Standard Chartered bankers in Asia told Reuters that the London-based lender was giving its corporate BlackBerry users the option of switching to the iPhone, with the company agreeing to continue to pay monthly billing for business-related telephone and data services.

“It’s a group-wide initiative involving wholesale and consumer banks globally,” said a Singapore-based spokeswoman for Standard Chartered, told Reuters.

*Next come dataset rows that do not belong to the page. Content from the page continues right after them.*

[src/rtl/sync_fifo_ctl.sv]
// Single-clock FIFO controller with arbitrary depth, registered or first-word-fall-through read,
// programmable almost-full/almost-empty thresholds, synchronous flush and sticky error flags.
module sync_fifo_ctl #(
    parameter int unsigned DATA_WIDTH = 8,
    parameter int unsigned DEPTH      = 16,
    parameter int unsigned FWFT       = 0,
    parameter int unsigned AF_THRESH  = DEPTH - 2,
    parameter int unsigned AE_THRESH  = 2,
    localparam int unsigned CW        = $clog2(DEPTH + 1)
) (
    input  logic                  clk,
    input  logic                  rst_n,
    input  logic                  flush_i,
    input  logic                  wr_en_i,
    input  logic [DATA_WIDTH-1:0] wr_data_i,
    input  logic                  rd_en_i,
    output logic [DATA_WIDTH-1:0] rd_data_o,
    output logic                  rd_valid_o,
    output logic                  full_o,
    output logic                  empty_o,
    output logic                  almost_full_o,
    output logic                  almost_empty_o,
    output logic [CW-1:0]         count_o,
    output logic                  overflow_o,
    output logic                  underflow_o
);

    localparam int unsigned AW = $clog2(DEPTH);
    localparam logic [CW-1:0] FullCnt = CW'(DEPTH);
    localparam logic [CW-1:0] AfCnt   = CW'(AF_THRESH);
    localparam logic [CW-1:0] AeCnt   = CW'(AE_THRESH);
    localparam logic [AW-1:0] LastPtr = AW'(DEPTH - 1);

    if (DATA_WIDTH < 1 || DEPTH < 2 || FWFT > 1 || AF_THRESH < 1 || AF_THRESH > DEPTH ||
        AE_THRESH > DEPTH - 1) begin : g_param_check
        $fatal(1, "sync_fifo_ctl: parameter out of range");
    end

    logic [DATA_WIDTH-1:0] mem_q [DEPTH];
    logic [AW-1:0]         wr_ptr_q, wr_ptr_d;
    logic [AW-1:0]         rd_ptr_q, rd_ptr_d;
    logic [CW-1:0]         count_q, count_d;
    logic                  overflow_q, overflow_d;
    logic                  underflow_q, underflow_d;
    logic                  wr_acc, rd_acc;

    // Depth need not be a power of two, so wrap by explicit compare.
    function automatic logic [AW-1:0] ptr_inc(input logic [AW-1:0] p);
        return (p == LastPtr) ? '0 : p + AW'(1);
    endfunction

    assign full_o         = (count_q == FullCnt);
    assign empty_o        = (count_q == '0);
    assign almost_full_o  = (count_q >= AfCnt);
    assign almost_empty_o = (count_q <= AeCnt);
    assign count_o        = count_q;
    assign overflow_o     = overflow_q;
    assign underflow_o    = underflow_q;

    assign wr_acc = wr_en_i && !full_o && !flush_i;
    assign rd_acc = rd_en_i && !empty_o && !flush_i;

    always_comb begin
        wr_ptr_d    = wr_ptr_q;
        rd_ptr_d    = rd_ptr_q;
        count_d     = count_q;
        overflow_d  = overflow_q;
        underflow_d = underflow_q;
        if (flush_i) begin
            wr_ptr_d    = '0;
            rd_ptr_d    = '0;
            count_d     = '0;
            overflow_d  = 1'b0;
            underflow_d = 1'b0;
        end else begin
            if (wr_acc) wr_ptr_d = ptr_inc(wr_ptr_q);
            if (rd_acc) rd_ptr_d = ptr_inc(rd_ptr_q);
            unique case ({wr_acc, rd_acc})
                2'b10:   count_d = count_q + CW'(1);
                2'b01:   count_d = count_q - CW'(1);
                default: count_d = count_q;
            endcase
            if (wr_en_i && full_o)  overflow_d  = 1'b1;
            if (rd_en_i && empty_o) underflow_d = 1'b1;
        end
    end

    always_ff @(posedge clk or negedge rst_n) begin
        if (!rst_n) begin
            wr_ptr_q    <= '0;
            rd_ptr_q    <= '0;
            count_q     <= '0;
            overflow_q  <= 1'b0;
            underflow_q <= 1'b0;
        end else begin
            wr_ptr_q    <= wr_ptr_d;
            rd_ptr_q    <= rd_ptr_d;
            count_q     <= count_d;
            overflow_q  <= overflow_d;
            underflow_q <= underflow_d;
        end
    end

    // Storage is deliberately left unreset.
    always_ff @(posedge clk) begin
        if (wr_acc) mem_q[wr_ptr_q] <= wr_data_i;
    end

    if (FWFT != 0) begin : g_fwft
        assign rd_data_o  = empty_o ? '0 : mem_q[rd_ptr_q];
        assign rd_valid_o = !empty_o;
    end else begin : g_reg
        logic [DATA_WIDTH-1:0] rd_data_q, rd_data_d;
        logic                  rd_valid_q, rd_valid_d;

        // rd_data holds across flush; only the valid pulse is cleared.
        always_comb begin
            rd_data_d  = rd_data_q;
            rd_valid_d = rd_acc;
            if (rd_acc) rd_data_d = mem_q[rd_ptr_q];
        end

        always_ff @(posedge clk or negedge rst_n) begin
            if (!rst_n) begin
                rd_data_q  <= '0;
                rd_valid_q <= 1'b0;
            end else begin
                rd_data_q  <= rd_data_d;
                rd_valid_q <= rd_valid_d;
            end
        end

        assign rd_data_o  = rd_data_q;
        assign rd_valid_o = rd_valid_q;
    end

endmodule

[config.mk]
export PLATFORM = sky130hd
export DESIGN_NAME = sync_fifo_ctl
export DESIGN_NICKNAME = d
export VERILOG_FILES = /design/src/rtl/sync_fifo_ctl.sv
export SDC_FILE = /design/constraint.sdc
export NUM_CORES = 1
export LEC_CHECK = 0
export ABC_AREA = 1
export ABC_CLOCK_PERIOD_IN_PS = 4790
export BUFFER_PORTS_ARGS = -buffer_cell sky130_fd_sc_hd__clkbuf_2
export CORE_MARGIN = 5
export CORE_UTILIZATION = 40
export DETAILED_ROUTE_END_ITERATION = 8
export PLACE_DENSITY_LB_ADDON = 0.15
export SYNTH_ARGS = -nofsm -noshare
export SYNTH_HDL_FRONTEND = slang
export SYNTH_SLANG_ARGS = --single-unit
[constraint.sdc]
create_clock -name clk -period 4.79 [get_ports clk]
set_input_delay 0.958 -clock clk [delete_from_list [all_inputs] [get_ports clk]]
set_output_delay 0.958 -clock clk [all_outputs]
set_load 0.01 [all_outputs]
### Word-level counts from Yosys, hierarchy flattened

Memories as Yosys holds them, arrays and structs flattened. A register that Yosys moved wholly into a read port is not among the register bits.
Cells that the tools add are included.
W data, S select, Z words.

* register bits: 16
* memory bits (writable): 128
* output and inout port bits: 20
* logic and storage cells: 48
* memories: 1

Memories
* mem_q: words 16, width 8, read ports 1, clocked after Yosys merged registers in 1, wr ports 1, line 39 `logic [DATA_WIDTH-1:0] mem_q [DEPTH];`

* $add $sub $neg: 4
* order comparisons: 2
* eq/ne operators: 5
* muxes and demuxes: 14
* reduce and logical (&&, ||, !) cells: 16

Operator list (count)
* $mux W4: 6
* $pmux W5 S2: 1
* $add A4 B1 Y4 const B: 2
* $eq A4 B4 Y1 const B: 2
* $reduce_bool A2 Y1: 4
* $logic_and A1 B1 Y1: 6
* $mux W1: 6
* $add A5 B1 Y5 const B: 1
* $eq A5 B5 Y1 const B: 1
* $ge A5 B4 Y1 const B: 1
* $le A5 B2 Y1 const B: 1
* $logic_not A5 Y1: 1
* $mux W5: 1
* $sub A5 B1 Y5 const B: 1
* $logic_not A1 Y1: 4
* $reduce_bool A3 Y1: 1
* $eq A2 B1 Y1 const B: 1
* $eq A2 B2 Y1 const B: 1

### Depth between registers and ports, before layout

* word-level depth: 7
* mapped depth: 14

### Least setup slack after synthesis

OpenSTA, ideal clock, no wires.

* path type: input to register
* start: in flush_i
* end: mem mem_q[0][0] (enable)
* library setup time: 370 ps
* arrival: 1859 ps
* required time: 4420 ps
* slack: 2561 ps
* stages: 5
* path through: inv_1 nand3_1 inv_1 nand2_1 nor2_1

* longest elaborated chain between the ends: 4

Ends and longest elaborated chain
* from (decl): line 13 `input logic flush_i,`
* $logic_not A1 Y1: line 60 `assign wr_acc = wr_en_i && !full_o && !flush_i;`
* $logic_and A1 B1 Y1: line 60
* $mux W1: line 106 `if (wr_acc) mem_q[wr_ptr_q] <= wr_data_i;`
* $mux W1 (not written as such): line 106
* to (decl): line 39

No other way between the ends.

### Worst setup path after layout

* start: in flush_i
* end: mem mem_q[9][1] (enable)

The elaborated chain is that of the path after synthesis.

==> impl_results.md <==
* FP Rows at 46
* Post-synth top cells: edfxtp_1 (128), nor2_1 (102), o21ai_0 (77), nand2_1 (33)
* # DRC at 0
* Fmax at slightly above 0.4 GHz
* Min-delay src: rd_data_o[2]
* Clock Path Buffers at 2
* Area delta synth->final at 14.9%
* Internal at 2.77 mW
* Placement Setup Slack at ~1.9 ns
* Synth async-reset ratio at 15.8%
* Clock sink count at between 150 and 200
* Final min period at roughly 2.4 ns
* Setup_tns at 0 ns
* Final setup violating endpoints at 0
* EDFF count, synth at roughly 130
* Headroom to the max-slew limit at just over 30%
* Mean Syn Cell Area at 12.2 sq um
* WL per Instance at between 15 and 20 microns
* Crit path largest cell delay at about 0.6 ns
* Post-CTS Resized at 0
* Critical path fanouts, max at 8
* RSZ-0062 raised after global routing: false
* Net Switching at 1.28 mW
* 1st-iter DRT viols at roughly 470
* Die area at approximately 0.019 sq mm
* R2R Setup Slk at 2.53 ns
* Sw frac at between 30% and 40%
* Final hold vios at 0
* Synth top area share at around three fifths
* Worst flop-to-flop path startpoint: rd_ptr_q[0]
* Most Frequent Cell on Critical Path: inv_1
* Synth area leaders: edfxtp_1 (60%), dfrtp_1 (9.4%), o21ai_0 (6.1%), nor2_1 (6.0%), o211ai_1 (2.8%)
* Final period utilization at 51.0%
* Final wirelength at around 15 mm
* Fin nets at 565
* Ys flop type: edfxtp_1
* Core area at between 0.015 and 0.02 sq mm
* Pwr dens at 553 mW/mm^2
* TritonCTS clock tree: yes
* Global Route Usage Sum at 17.8%
* Synth area leader: edfxtp_1
* Pleak at between 2 and 3 nW
* Layout cells sized above 1 at ~15%
* Clk pwr share at a little over a third
* Yosys cell types at 29
* Largest net degree at the start of global routing at 67
* Finished Core Util at 46.4%
* Syn Nets at 540
* Crit Path Category: in -> reg
* H-tree depth at 4
* Mapped Area at roughly 0.0064 sq mm
* Comb pwr share at approximately a quarter
* CTS root buf: clkbuf_16
* Family with the most delay on the worst path: simple AND/OR/NAND/NOR gates
* Placement Cell Area at between 0.006 and 0.007 sq mm
* Part of the power in registers at 39.2%
* Crit path DAT at about 2.5 ns
* Worst min-delay path endpoint: rd_data_o[2]
* Design area at roughly 0.0073 sq mm
* Via count at roughly 4000
* CP Capture Type: register
* Die Y at 136 microns
* Post-DP HPWL at a little under 10 mm
* Grt ovf at 0
* Total CTS buffers at 17
* Worst flop-to-flop path endpoint: rd_data_o[5]
* Slew at the pin with the worst max-slew slack at approximately 1.0 ns
* Wire length of the first global-routing pass at 24.0 mm
* Slew Viols, Final at 0
* YS warnings at 0
* Startpoint type of the worst setup path: input port
* Ports at 33
* DR pass1 iterations at 5
* Buf+Inv Stages, Crit Path at 3
* Final setup margin at ~2.3 ns
* Slowest stage cell, crit path: nor2_1
* Max_cap viols at 0
* Peak supply drop at 0.335 mV
* Most frequent cell after synthesis: edfxtp_1
* Synthesized instance count at 520
* Clock-pin slew on the worst setup and hold paths at ~0.060 ns
* HP Class: reg -> reg
* Vias in the first global route at approximately 4000
* Crit path cell chain: clkbuf_2 > inv_1 > nand3_1 > inv_1 > nand2_1 > nor2_1
* Hold path depth at 1
* Vias/cell at roughly 5.3
* Status: finished, final reports clean
* Reg2reg path depth at 6
* Chip width at approximately 140 microns
* Register bit total from synthesis at 152
* Data required time of the critical path at just under 5 ns
* Port-buffer cells at 32
* Initial antenna violation count at 0
* # diodes at 0
* Initial Util at 40.4%
* Sequential area share after synthesis at 69.8%
* DRT antenna net count at 0
* Routability Congestion at around 0.82
* Max Clock Skew at roughly 0.013 ns
* Post-CTS setup buffer count at 0
* Clock Latency Late Sink at 0.43 ns
* CTS Hold Buffers Added at 0
-- cell usage in the layout (no fill, tap or decap), drive strengths merged, types with 5 or more instances in the layout --
cell | Yosys | final
a21oi | 7 | 7
bufinv | 0 | 5
o22ai | 12 | 12
clkbuf | 16 | 51
o21ai | 80 | 80
o211ai | 24 | 24
nand2 | 37 | 37
dfrtp | 24 | 24
clkinv | 0 | 5
edfxtp | 128 | 128
ha | 7 | 7
nand3 | 23 | 23
o221ai | 8 | 8
nor2 | 107 | 107
inv | 23 | 23
o21a | 8 | 8
-- worst max-delay path by stage --
stage | start | endpoint | slack, ns | depth (start not counted)
after detailed placement | flush_i | mem_q[6][5] | 1.92 | 6
after global placement | flush_i | mem_q[5][2] | 2.02 | 6
after floorplan | flush_i | mem_q[0][0] | 2.56 | 5
after global routing | flush_i | mem_q[9][1] | 2.17 | 6
after CTS | count_o[4] | empty_o | 2.35 | 4
final | flush_i | mem_q[9][1] | 2.35 | 6
-- registers in the layout (all words and copies together), names as in the netlist --
signal	cells
rd_ptr_q	4
count_o	5
wr_ptr_q	4
rd_data_o	8
mem_q	128
underflow_o	1
overflow_o	1
rd_valid_o	1
-- cell families after synthesis --
family,after synthesis,share of synthesized area [%]
compound gates,140,13.1
xor+xnor,3,0.413
fa+ha+maj,7,1.38
buf+inv,51,3.61
flops,152,69.8
simple gates,167,11.7
-- through the flow --
stage / power (mW) / instances / hold WS [ns]
after floorplan: 2.32 / 520 / 0.526
after detailed placement: 2.64 / 742 / 0.480
after CTS: 4.08 / 774 / 0.494
after global routing: 4.26 / 774 / 0.498
after global placement: 2.64 / 742 / 0.472
final: 4.04 / 774 / 0.490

The spokeswoman declined to be identified due to company policy.

The process of migrating corporate email services from the BlackBerry to the iPhone started about a month ago, said the spokeswoman, although she did not know how many of the Asia-focused bank’s 75,000 employees used company-issued BlackBerries or when the switchover could be completed.

Bankers at other financial institutions such as HSBC Holdings Plc and Morgan Stanley have so far been restricted to the BlackBerry as the standard device issued by their firms for business communications. Despite some indications of change, it may take time for a broader switch to take place, mainly because of security concerns, according to financial professionals and information technology analysts.

“If more companies switch to the iPhone, this is of course bad news for RIM,” said Lu Chialin, an IT industry analyst at Macquarie Securities in Taipei. “However, it will take a long time for companies to do their own internal testing before deciding to change, so it will be a while before it has any effect on RIM.”

BlackBerries, from Canada’s Research in Motion, are the device of choice for bankers and executives who need regular access to email and the Internet when outside the office.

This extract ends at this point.